### Problem description
A line below contains "a31oi_1,0.12", and a later one contains "detailed placement: 0.431 / 51.7 / 0.269". Repeat both, with every line between them, exactly.
• • • •
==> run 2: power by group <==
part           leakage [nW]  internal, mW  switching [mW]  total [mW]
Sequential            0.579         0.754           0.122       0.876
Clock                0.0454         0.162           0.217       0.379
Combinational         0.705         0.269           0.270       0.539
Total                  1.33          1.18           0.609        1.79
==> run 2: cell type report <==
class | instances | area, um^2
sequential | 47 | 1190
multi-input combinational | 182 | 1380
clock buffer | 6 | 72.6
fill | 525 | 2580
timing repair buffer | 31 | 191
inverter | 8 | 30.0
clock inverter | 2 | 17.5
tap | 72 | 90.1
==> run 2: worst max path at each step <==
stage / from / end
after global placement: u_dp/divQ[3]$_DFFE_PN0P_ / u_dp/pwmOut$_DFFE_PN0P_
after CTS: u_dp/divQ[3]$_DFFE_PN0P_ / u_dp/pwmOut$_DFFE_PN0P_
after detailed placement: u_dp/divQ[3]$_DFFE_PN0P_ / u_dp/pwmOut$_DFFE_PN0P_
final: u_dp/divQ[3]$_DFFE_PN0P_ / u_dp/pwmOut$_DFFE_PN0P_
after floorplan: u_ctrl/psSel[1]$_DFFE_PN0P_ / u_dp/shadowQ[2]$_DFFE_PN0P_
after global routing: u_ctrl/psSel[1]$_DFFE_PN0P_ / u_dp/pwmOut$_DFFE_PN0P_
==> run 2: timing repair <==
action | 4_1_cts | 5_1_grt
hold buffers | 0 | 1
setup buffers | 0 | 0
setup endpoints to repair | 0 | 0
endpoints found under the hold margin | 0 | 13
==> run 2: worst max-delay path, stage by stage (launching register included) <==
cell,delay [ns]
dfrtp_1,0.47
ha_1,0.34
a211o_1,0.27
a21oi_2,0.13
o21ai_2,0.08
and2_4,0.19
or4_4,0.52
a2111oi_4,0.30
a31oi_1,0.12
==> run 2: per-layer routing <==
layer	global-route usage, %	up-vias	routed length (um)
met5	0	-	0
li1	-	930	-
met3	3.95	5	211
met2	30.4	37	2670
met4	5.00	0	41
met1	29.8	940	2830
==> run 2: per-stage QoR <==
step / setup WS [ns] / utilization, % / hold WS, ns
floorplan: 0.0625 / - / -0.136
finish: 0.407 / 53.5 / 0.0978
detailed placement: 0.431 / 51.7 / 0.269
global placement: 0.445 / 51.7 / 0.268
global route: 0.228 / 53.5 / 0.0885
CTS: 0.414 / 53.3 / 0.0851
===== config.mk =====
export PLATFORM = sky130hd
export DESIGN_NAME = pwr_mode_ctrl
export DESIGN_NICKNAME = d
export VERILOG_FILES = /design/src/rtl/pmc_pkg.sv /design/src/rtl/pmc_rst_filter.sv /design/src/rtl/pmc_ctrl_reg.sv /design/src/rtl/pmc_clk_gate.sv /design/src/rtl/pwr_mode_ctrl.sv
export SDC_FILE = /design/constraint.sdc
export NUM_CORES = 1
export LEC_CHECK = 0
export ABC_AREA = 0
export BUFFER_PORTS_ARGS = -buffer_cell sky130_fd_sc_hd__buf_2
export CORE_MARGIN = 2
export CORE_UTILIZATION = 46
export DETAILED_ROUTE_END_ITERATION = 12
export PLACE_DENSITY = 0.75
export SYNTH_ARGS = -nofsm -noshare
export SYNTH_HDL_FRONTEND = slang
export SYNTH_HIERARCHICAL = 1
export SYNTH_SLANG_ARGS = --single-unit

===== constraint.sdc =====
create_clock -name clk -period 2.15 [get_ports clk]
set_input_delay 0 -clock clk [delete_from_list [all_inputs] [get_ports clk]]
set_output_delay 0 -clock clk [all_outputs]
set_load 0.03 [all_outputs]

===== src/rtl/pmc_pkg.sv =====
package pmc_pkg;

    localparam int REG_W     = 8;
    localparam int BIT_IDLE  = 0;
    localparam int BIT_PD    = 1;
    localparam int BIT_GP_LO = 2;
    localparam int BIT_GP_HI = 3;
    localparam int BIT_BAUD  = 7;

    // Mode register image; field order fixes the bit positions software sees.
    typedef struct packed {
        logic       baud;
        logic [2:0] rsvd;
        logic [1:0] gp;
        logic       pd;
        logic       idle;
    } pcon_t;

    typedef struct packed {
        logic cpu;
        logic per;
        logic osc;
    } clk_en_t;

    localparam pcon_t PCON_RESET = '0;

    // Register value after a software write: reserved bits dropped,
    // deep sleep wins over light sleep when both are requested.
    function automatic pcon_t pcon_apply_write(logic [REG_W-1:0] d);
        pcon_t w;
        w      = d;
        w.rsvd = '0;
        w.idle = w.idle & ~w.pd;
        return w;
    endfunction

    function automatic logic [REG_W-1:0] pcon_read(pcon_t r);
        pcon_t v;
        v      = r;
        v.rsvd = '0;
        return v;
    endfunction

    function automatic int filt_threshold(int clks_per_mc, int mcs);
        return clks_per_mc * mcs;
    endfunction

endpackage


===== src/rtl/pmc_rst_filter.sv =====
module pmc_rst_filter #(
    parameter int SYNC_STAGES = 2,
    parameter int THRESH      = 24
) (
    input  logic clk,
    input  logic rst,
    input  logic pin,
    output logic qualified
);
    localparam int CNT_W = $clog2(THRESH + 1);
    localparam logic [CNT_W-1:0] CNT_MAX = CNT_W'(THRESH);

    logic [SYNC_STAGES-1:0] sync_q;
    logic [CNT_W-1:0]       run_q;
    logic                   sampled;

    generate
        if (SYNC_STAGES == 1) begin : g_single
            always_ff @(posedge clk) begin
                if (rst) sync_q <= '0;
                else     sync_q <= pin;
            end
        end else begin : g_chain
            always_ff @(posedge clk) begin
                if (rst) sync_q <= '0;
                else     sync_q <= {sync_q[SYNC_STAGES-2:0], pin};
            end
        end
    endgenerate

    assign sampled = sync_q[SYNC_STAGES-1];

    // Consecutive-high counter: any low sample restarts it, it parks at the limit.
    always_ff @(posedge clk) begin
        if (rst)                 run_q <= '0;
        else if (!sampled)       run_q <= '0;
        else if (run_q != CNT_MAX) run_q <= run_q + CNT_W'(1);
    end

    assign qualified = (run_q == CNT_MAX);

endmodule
• • • •
### Solution for this problem
a31oi_1,0.12
==> run 2: per-layer routing <==
layer	global-route usage, %	up-vias	routed length (um)
met5	0	-	0
li1	-	930	-
met3	3.95	5	211
met2	30.4	37	2670
met4	5.00	0	41
met1	29.8	940	2830
==> run 2: per-stage QoR <==
step / setup WS [ns] / utilization, % / hold WS, ns
floorplan: 0.0625 / - / -0.136
finish: 0.407 / 53.5 / 0.0978
detailed placement: 0.431 / 51.7 / 0.269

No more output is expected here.